Fig. 6. Effect of 20S-dihydroprotopanaxatriol (2H-PPT) on CD82 expression and morphological changes in phorbol 12-myristate 13-acetate (PMA)-treated U937 cells. U937 cells (2×106 cells/mL) pre-incubated with 2H-PPT were treated with PMA for 24 h. (A) Images of the cells in culture at 24 h were obtained using an inverted phase contrast microscope, attached to a video camera, and captured using NIH image software. (B) The surface levels of CD82 in PMA-treated RAW264.7 cells were determined by flow cytometry. MFI, mean fluorescence intensity. **p<0.01 compared with normal.

Fig. 6.

However, whether differentiation is first blocked by 2H-PPT or whether suppression of morphological changes is directly linked to differentiation of monocytes is not clear in this study. Further experiments will be performed to elucidate these molecular mechanisms.

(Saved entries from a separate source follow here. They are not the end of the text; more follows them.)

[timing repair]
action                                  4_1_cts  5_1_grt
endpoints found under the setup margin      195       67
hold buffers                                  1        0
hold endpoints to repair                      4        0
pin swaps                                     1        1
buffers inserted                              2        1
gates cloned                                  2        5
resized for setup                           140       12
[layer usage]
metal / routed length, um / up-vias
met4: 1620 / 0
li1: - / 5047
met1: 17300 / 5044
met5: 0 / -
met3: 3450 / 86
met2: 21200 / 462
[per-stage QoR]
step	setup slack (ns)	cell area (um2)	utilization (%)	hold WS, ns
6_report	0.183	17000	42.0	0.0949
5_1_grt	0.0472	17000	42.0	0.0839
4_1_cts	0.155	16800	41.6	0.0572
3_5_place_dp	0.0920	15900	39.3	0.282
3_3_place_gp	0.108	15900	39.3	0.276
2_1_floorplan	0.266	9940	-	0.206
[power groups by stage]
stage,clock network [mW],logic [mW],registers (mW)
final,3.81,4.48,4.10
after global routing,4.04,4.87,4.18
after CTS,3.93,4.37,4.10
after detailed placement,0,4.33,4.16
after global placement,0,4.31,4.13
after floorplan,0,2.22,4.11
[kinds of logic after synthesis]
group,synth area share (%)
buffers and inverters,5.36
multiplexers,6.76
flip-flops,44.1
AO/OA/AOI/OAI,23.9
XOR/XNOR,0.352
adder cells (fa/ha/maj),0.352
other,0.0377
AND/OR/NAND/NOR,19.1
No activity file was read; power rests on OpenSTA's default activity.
<file path="src/rtl/temp_ascii_framer.sv">
// temp_ascii_framer: converts a signed 0.0001 degC magnitude into a
// fixed-width ASCII line and streams it byte by byte over valid/ready.
module temp_ascii_framer #(
  parameter bit EOL_EN = 1'b1
) (
  input  logic        clk,
  input  logic        rst_n,
  input  logic        temp_sign,
  input  logic [23:0] temp_out,
  input  logic        temp_out_vld,
  output logic [7:0]  tx_data,
  output logic        tx_vld,
  input  logic        tx_rdy,
  output logic        busy
);

  localparam logic [3:0] LAST = EOL_EN ? 4'd10 : 4'd8;
  localparam logic [23:0] MAX_MAG = 24'd9999999;

  typedef enum logic [1:0] {
    IDLE,
    CONV,
    SEND
  } state_t;

  state_t state, state_nxt;

  logic        pend_vld;
  logic        pend_sign;
  logic [23:0] pend_mag;

  logic        neg;
  logic        sat;
  logic [23:0] bin;
  logic [27:0] bcd;
  logic [4:0]  cnt;
  logic [3:0]  idx;

  logic        load;
  logic        ld_pend;
  logic        conv_done;
  logic        xfer;
  logic        ld_sign;
  logic [23:0] ld_mag;

  logic [27:0] bcd_adj;
  logic [51:0] dd_full;
  logic [3:0]  idx_n;
  logic [3:0]  dig_raw;
  logic [3:0]  dig;
  logic [7:0]  next_byte;

  assign busy      = (state != IDLE);
  assign xfer      = tx_vld & tx_rdy;
  assign conv_done = (state == CONV) && (cnt == 5'd23);
  assign ld_sign   = ld_pend ? pend_sign : temp_sign;
  assign ld_mag    = ld_pend ? pend_mag : temp_out;
  assign idx_n     = idx + 4'd1;

  always_comb begin
    state_nxt = state;
    load      = 1'b0;
    ld_pend   = 1'b0;
    unique case (state)
      IDLE: begin
        if (pend_vld) begin
          load      = 1'b1;
          ld_pend   = 1'b1;
          state_nxt = CONV;
        end else if (temp_out_vld) begin
          load      = 1'b1;
          state_nxt = CONV;
        end
      end
      CONV: begin
        if (cnt == 5'd23) state_nxt = SEND;
      end
      SEND: begin
        if (xfer && idx == LAST) state_nxt = IDLE;
      end
      default: state_nxt = IDLE;
    endcase
  end

  always_ff @(posedge clk or negedge rst_n) begin
    if (!rst_n) state <= IDLE;
    else        state <= state_nxt;
  end

  // One-deep buffer: a strobe that cannot load directly always lands here.
  always_ff @(posedge clk or negedge rst_n) begin
    if (!rst_n) begin
      pend_vld  <= 1'b0;
      pend_sign <= 1'b0;
      pend_mag  <= '0;
    end else if (temp_out_vld && (state != IDLE || ld_pend)) begin
      pend_vld  <= 1'b1;
      pend_sign <= temp_sign;
      pend_mag  <= temp_out;
    end else if (ld_pend) begin
      pend_vld  <= 1'b0;
    end
  end

  always_comb begin
    bcd_adj = '0;
    for (int i = 0; i < 7; i++) begin
      if (bcd[4*i +: 4] >= 4'd5)
        bcd_adj[4*i +: 4] = bcd[4*i +: 4] + 4'd3;
      else
        bcd_adj[4*i +: 4] = bcd[4*i +: 4];
    end
    dd_full = {bcd_adj, bin} << 1;
  end

  always_ff @(posedge clk or negedge rst_n) begin
    if (!rst_n) begin
      neg <= 1'b0;
      sat <= 1'b0;
      bin <= '0;
      bcd <= '0;
      cnt <= '0;
    end else if (load) begin
      neg <= ld_sign & (|ld_mag);
      sat <= (ld_mag > MAX_MAG);
      bin <= ld_mag;
      bcd <= '0;
      cnt <= '0;
    end else if (state == CONV) begin
      bcd <= dd_full[51:24];
      bin <= dd_full[23:0];
      cnt <= cnt + 5'd1;
    end
  end

  always_comb begin
    dig_raw   = 4'd0;
    next_byte = 8'h00;
    case (idx_n)
      4'd1:    dig_raw = bcd[27:24];
      4'd2:    dig_raw = bcd[23:20];
      4'd3:    dig_raw = bcd[19:16];
      4'd5:    dig_raw = bcd[15:12];
      4'd6:    dig_raw = bcd[11:8];
      4'd7:    dig_raw = bcd[7:4];
      4'd8:    dig_raw = bcd[3:0];
      default: dig_raw = 4'd0;
    endcase
    dig = sat ? 4'd9 : dig_raw;
    case (idx_n)
      4'd4:    next_byte = 8'h2E;
      4'd9:    next_byte = 8'h0D;
      4'd10:   next_byte = 8'h0A;
      default: next_byte = {4'h3, dig};
    endcase
  end

  // The sign byte is ready as the last shift lands; digits follow from final BCD.
  always_ff @(posedge clk or negedge rst_n) begin
    if (!rst_n) begin
      tx_vld  <= 1'b0;
      tx_data <= 8'h00;
      idx     <= '0;
    end else if (conv_done) begin
      tx_vld  <= 1'b1;
      tx_data <= neg ? 8'h2D : 8'h2B;
      idx     <= '0;
    end else if (xfer) begin
      if (idx == LAST) begin
        tx_vld <= 1'b0;
      end else begin
        idx     <= idx_n;
        tx_data <= next_byte;
      end
    end
  end

endmodule

</file>
<file path="config.mk">
export PLATFORM = sky130hd
export DESIGN_NAME = temp_ascii_framer
export DESIGN_NICKNAME = d
export VERILOG_FILES = /design/src/rtl/temp_ascii_framer.sv
export SDC_FILE = /design/constraint.sdc
export NUM_CORES = 1
export LEC_CHECK = 0
export ABC_AREA = 1
export CORE_ASPECT_RATIO = 0.9
export CORE_UTILIZATION = 30
export CTS_BUF_LIST = sky130_fd_sc_hd__clkbuf_8
export DETAILED_ROUTE_END_ITERATION = 10
export PLACE_DENSITY = 0.44
export SLEW_MARGIN = 20
export SYNTH_ARGS = -nofsm -noshare
export SYNTH_HDL_FRONTEND = slang
export SYNTH_SLANG_ARGS = --single-unit
</file>
<file path="constraint.sdc">
create_clock -name clk -period 2.2 [get_ports clk]
set_clock_uncertainty 0.15 [all_clocks]
set_input_delay 0.66 -clock clk [delete_from_list [all_inputs] [get_ports clk]]
set_output_delay 0.66 -clock clk [all_outputs]
set_load 0.005 [all_outputs]
</file>
### After elaboration in Yosys (flattened, before gate mapping)

Cells that the tools add are included.

| operators by class | value |
|---|---|
| add/subtract/negate cells | 9 |
| $lt $le $gt $ge | 8 |
| eq/ne operators | 18 |
| mux-type cells | 40 |
| bitwise logic cells | 2 |
| reduce and logical (&&, ||, !) cells | 14 |

Operators by type and width:

| cell | count |
|---|---|
| 24-bit two-way mux | 3 |
| 28-bit two-way mux | 2 |
| 4-bit two-way mux | 10 |
| 4-bit by 3-bit >= comparator with 1-bit output, second input constant | 7 |
| 4-bit one-hot mux with 7 select lines | 1 |
| 4-bit by 2-bit adder with 4-bit output, second input constant | 6 |
| 24-bit greater-than comparator, second input constant | 1 |
| 8-bit two-way mux | 3 |
| 24-bit OR reduction | 1 |
| 6-bit one-hot mux with 3 select lines | 1 |
| 4-bit by 3-bit == test with 1-bit output, second input constant | 4 |
| 4-bit == test, second input constant | 4 |
| 1-bit two-way mux | 11 |
| 5-bit two-way mux | 2 |
| 2-bit nonzero test | 5 |
| 4-bit by 2-bit == test with 1-bit output, second input constant | 2 |
| 2-bit two-way mux | 4 |
| 3-bit two-way mux | 2 |
| 2-bit one-hot mux with 3 select lines | 1 |
| 5-bit by 1-bit adder with 5-bit output, second input constant | 1 |
| 5-bit == test, second input constant | 1 |
| 4-bit by 1-bit adder with 4-bit output, second input constant | 1 |
| 4-bit by 1-bit == test with 1-bit output, second input constant | 1 |
| 2-bit != test, second input constant | 2 |
| other kinds (11) | 15 |

| word-level totals | value |
|---|---|
| flip-flop bits (word level) | 100 |
| input bits | 29 |
| output and inout bits | 10 |
| logic and storage cells | 103 |

### Longest topological paths before layout

| logic depth | value |
|---|---|
| depth in word-level cells | 8 |
| gate-level depth with buffers | 13 |
| depth with buffers taken out | 12 |

### Worst setup path before layout

OpenSTA, ideal clock, no wires.

| path | value |
|---|---|
| path kind | register to register |
| start | register idx[0] |
| end | register tx_data[2] |
| setup time | 0.116 ns |
| arrival time | 1.604 ns |
| data required time | 1.934 ns |
| slack | 0.329 ns |
| cell stages (with the launch flop) | 11 |
| buffers on the path | 0 |
| clock period less this slack | 1.871 ns |
| cells stage by stage | dfrtp_1 > ha_1 > xnor2_2 > nor2_1 > nand2_1 > nand3_1 > nor2_1 > nand2_1 > nand2_1 > nand2_1 > nand2_1 |

| between the ends | value |
|---|---|
| cells in the longest elaborated chain, start to end | 8 |
| elaborated cells on any way between the ends | 20 |
| classes of those cells | 1 x add/sub; 12 x eq/ne; 6 x mux; 1 x reduce/logical |

Ends and longest elaborated chain:

| what | line | source |
|---|---|---|
| start: declaration | 37 | `logic [3:0] idx;` |
| start signal: assignment | 172 | `idx <= idx_n;` |
| 4-bit by 1-bit adder with 4-bit output | 58 | `assign idx_n = idx + 4'd1;` |
| 4-bit == test (tied with other cells) | 139 | `case (idx_n)` |
| 4-bit one-hot mux with 7 select lines | 139 |  |
| 4-bit two-way mux | 149 | `dig = sat ? 4'd9 : dig_raw;` |
| 6-bit one-hot mux with 3 select lines | 150 | `case (idx_n)` |
| 8-bit two-way mux | 169 | `if (idx == LAST) begin` |
| 8-bit two-way mux | 168 | `end else if (xfer) begin` |
| 8-bit two-way mux | 164 | `end else if (conv_done) begin` |
| end signal: assignment | 166 | `tx_data <= neg ? 8'h2D : 8'h2B;` |
| end signal: assignment | 173 | `tx_data <= next_byte;` |
| end: declaration | 11 | `output logic [7:0] tx_data,` |

Several ways; a longest one is shown, not always the timed one. The select of a mux whose other input is x is not followed.
A chain may end at the register's enable or synchronous reset.

### Final worst setup path

| path | value |
|---|---|
| start | register tx_vld |
| end | output port tx_vld |

RTL lines:

| what | line | source |
|---|---|---|
| start: declaration | 12 | `output logic tx_vld,` |
| start signal: assignment | 161 | `tx_vld <= 1'b0;` |
| start signal: assignment | 165 | `tx_vld <= 1'b1;` |
| start signal: assignment | 170 | `tx_vld <= 1'b0;` |

No word-level cell between the ends.

==> impl_metrics.toml <==
[sta]
setup_viol = 0
min_period_over_period_pct = 95.7
grt_setup_unrepaired = "yes"
finalCriticalPeriod_ns = 2.11
final.setup.worst_slack_ns = 0.0949
fmax_mhz = 475
hold_viol = 0
final_max_slew_viol_count = 0
worstMarginPinSlew_ns = 0.811
relSlewSlack_pct = 45.8

[grt]
grt_pass1_wl_um = 25200
grt_max_degree = 38
grt_overflow = 0
first_global_vias = 4956
antenna_found_initial = 0
track_usage_pct = 16.2

[routing]
drtPass1Iterations = 5
route.detailed.drc = 0
ant_nets = 0
vias_per_cell = 4.79
routed-via-count = 5155
totalWireLength_um = 15100
wire_per_inst_um = 14.0
drt_iter0_markers = 320

[cts]
cts_htree_levels = 3
clk_pin_slew_ns = 0.09
ctsHoldBuffers = 0
cts.path.max_buffers = 2
cts_root_buf = "clkbuf_8"
numCtsBuffers = 9
cts_num_sinks = 98
cts_tree = "built"
insertion_delay_ns = 0.39

[synth]
synth.area.top_cells = "dfrtp_1 (43%), nand2_1 (13%), o21ai_0 (8.3%), inv_1 (6.7%), ha_1 (4.6%)"
synth_cells = 760
synth_compound_area_share_pct = 14.5
synth_ff_type = "dfrtp_1"
synth.area.mux_share_pct = 0.596
yosysMostFrequentCell = "nand2_1"
ys_top_cells_by_count = "nand2_1 (194), inv_1 (101), dfrtp_1 (98), o21ai_0 (94), nor2_1 (60)"
syn-cell-area_um2 = 5670
yosysSeqAreaShare_pct = 43.2
synth_top_area_share_pct = 43.2
synth_top_family_by_area = "simple AND/OR/NAND/NOR gates"
synth-async-reset-ratio_pct = 100
synth_area_per_cell_um2 = 7.46
synthAdderAreaFrac_pct = 4.63
yosysWarnings = 0
synth_seq_cells = 98
synth_xor_area_share_pct = 1.50
synth_top_area_cell = "dfrtp_1"
synthDistinctLibCells = 35
synthSimpleGateAreaFrac_pct = 26.0
synth_edf_count = 0

[finish]
antennaDiodeCount = 0
multiInputGateArea_um2 = 2730
ff_latch_area_um2 = 2450
layout.nets = 876
design_area_um2 = 6950
drive_gt1_share_pct = 11.1
syn2layout_area_growth_pct = 22.5
nFillCells = 1957

[die]
die_h_um = 132
core_um2 = 18500
pin_count = 39
start_util_pct = 30.7
die-width_um = 147
rows = 47
fp.dieArea_um2 = 19500

[critical_path]
r2r-start = "idx[0]$_DFFE_PN0P_"
crit_arrival_ns = 1.30
crit_buf_inv = 1
critPathTopFamily = "buffers and inverters"
rrSetupSlack_ns = 0.17
worstSetupStartpointType = "flop"
end_kind = "primary output"
worstPathCellList = "clkdlybuf4s50_1"
cp_slowest_stage_delay_ns = 0.51
slowest_stage = "clkdlybuf4s50_1"
r2r_cells = 11
reg2reg_to = "tx_data[2]$_DFFE_PN0P_"
worstPathMaxFanout = 4
required_ns = 1.39
path_class = "reg2out"

[place]
dp_hpwl_um = 11000
portBuffers = 36
gp_congestion = 0.803
placed_cell_area_um2 = 6680
post-place-ws_ns = -0.117

[pwr]
p_per_area_nw_per_um2 = 1340
ir_drop_v = 0.000471
leakagePower_nw = 3.44

[job]
max_cap_viol_count = 0

[run_status]
status = "finished, final reports clean"

[min_path]
hold_path_class = "in2async"
## flip-flops by register name, indices dropped and copies added, names as in the netlist
| name | flops |
|---|---|
| sat | 1 |
| pend_mag | 24 |
| neg | 1 |
| idx | 4 |
| pend_vld | 1 |
| bin | 24 |
| tx_vld | 1 |
| bcd | 28 |
| cnt | 5 |
| state | 2 |
| pend_sign | 1 |
| tx_data | 6 |
## cell families (layout without fill, tap and decap cells)
| logic type | count (synthesis) | count (layout) |
|---|---|---|
| multiplexers | 3 | 3 |
| flip-flops | 98 | 98 |
| XOR/XNOR | 8 | 8 |
| adder cells (fa/ha/maj) | 21 | 21 |
| other | 1 | 2 |
| AND/OR/NAND/NOR | 345 | 345 |
| AO/OA/AOI/OAI | 146 | 146 |
| buffers and inverters | 138 | 208 |
## report_power, final
group / total (mW) / switching [mW] / internal (mW)
sequential: 3.16 / 0.565 / 2.60
combinational: 4.85 / 2.87 / 1.98
clock: 1.27 / 0.690 / 0.583
## placed cells by master (no fill, tap or decap), types with 11 or more instances in the layout
master           instances
nor2_1                  58
nand2_1                191
nand4_1                 15
dfrtp_1                 98
o21ai_0                 94
o22ai_1                 12
nand3_1                 52
clkbuf_8                11
ha_1                    21
clkdlybuf4s50_1         34
nand3b_1                13
buf_4                   40
inv_1                  101
## worst max path at each step
stage                          from                 endpoint  cells after the start
3_5_place_dp           temp_out_vld  pend_mag[4]$_DFFE_PN0P_                      7
6_report         tx_vld$_DFFE_PN0P_                   tx_vld                      1
5_1_grt        state[1]$_DFFE_PN0P_       bin[5]$_DFFE_PN0P_                      6
4_1_cts        state[0]$_DFFE_PN0P_          neg$_DFFE_PN0P_                     12
3_3_place_gp           temp_out_vld       cnt[4]$_DFFE_PN0P_                      8
2_1_floorplan    idx[0]$_DFFE_PN0P_   tx_data[2]$_DFFE_PN0P_                     10
## through the flow
stage / TNS, ns / cells / hold slack [ns] / total power, mW / util (%)
final: 0 / 1076 / 0.0427 / 9.29 / 37.6
after global routing: -0.00707 / 1076 / 0.0556 / 10.2 / 37.6
after CTS: 0 / 1076 / 0.0457 / 9.32 / 37.4
after detailed placement: -3.88 / 1058 / 0.311 / 7.98 / 36.1
after global placement: -2.98 / 1058 / 0.311 / 7.89 / 36.1
after floorplan: 0 / 761 / 0.214 / 6.27 / -
## timing repair
item                                    CTS  global route
pin swaps                                 1             6
hold endpoints to repair                  0             0
resized for setup                         4            14
endpoints found under the setup margin    1             3
buffers inserted                          2             0
## per-layer routing
| metal | up-vias | share of wire [%] | GRT usage, % |
|---|---|---|---|
| li1 | 2600 | - | - |
| met3 | 17 | 2.9 | 2.90 |
| met2 | 79 | 44 | 24.1 |
| met5 | - | 0 | 0 |
| met4 | 0 | 1.3 | 5.04 |
| met1 | 2459 | 52 | 23.9 |
## cell type report
type / instances / area share [%]
Sequential cell: 98 / 35.3
Clock inverter: 5 / 0.775
Timing Repair Buffer: 87 / 12.4
Tap cell: 245 / 4.41
Multi-Input combinational cell: 525 / 39.3
Inverter: 105 / 5.67
Clock buffer: 11 / 2.18
Note: power is estimated with default switching activity, not from simulation.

Morphological changes and cell adhesion are normal important cellular events for immune responses, angiogenesis, and embryogenesis [32,33]. More importantly, when cancer cells are in metastatic phases, these responses are also critical. In fact, suppression of adhesion responses of breast cancer cells has been known to block their metastatic characteristics [34]. Consequently, suppression of cellular migration and adhesion is now agreed to be one therapeutic tool in treating cancer metastasis. It is assumed that 2H-PPT can be also applied as anti-cancer drugs targeted to cancer cell adhesion and metastasis with efficacy to modulate morphological alteration and cell-cell or cell-tissue adhesions. Since morphological changes and cell-cell adhesion have been found to be modulated by actin cytoskeleton change [15,29,35], how 2H-PPT is capable of controlling these events in terms of actin cytoskeleton rearrangement will be further studied.

In conclusion, we have found that 2H-PPT was able to suppress various cellular events such as phagocytic uptake, NO production, morphological changes, monocytic differentiation, and cell-cell/cell-fibronectin adhesion events. These results strongly suggest that 2H-PPT can act as a functional immunomodulator of macrophages and monocytes. In addition, considering that these cellular events are critical steps in cancer cell migration and metastasis, it is assumed that 2H-PPT can be applied as a novel modulator targeted to cell morphology-dependent phenomena. Further in vivo efficacy and molecular mechanism studies on cancer migration and metastasis will be continued in the next project.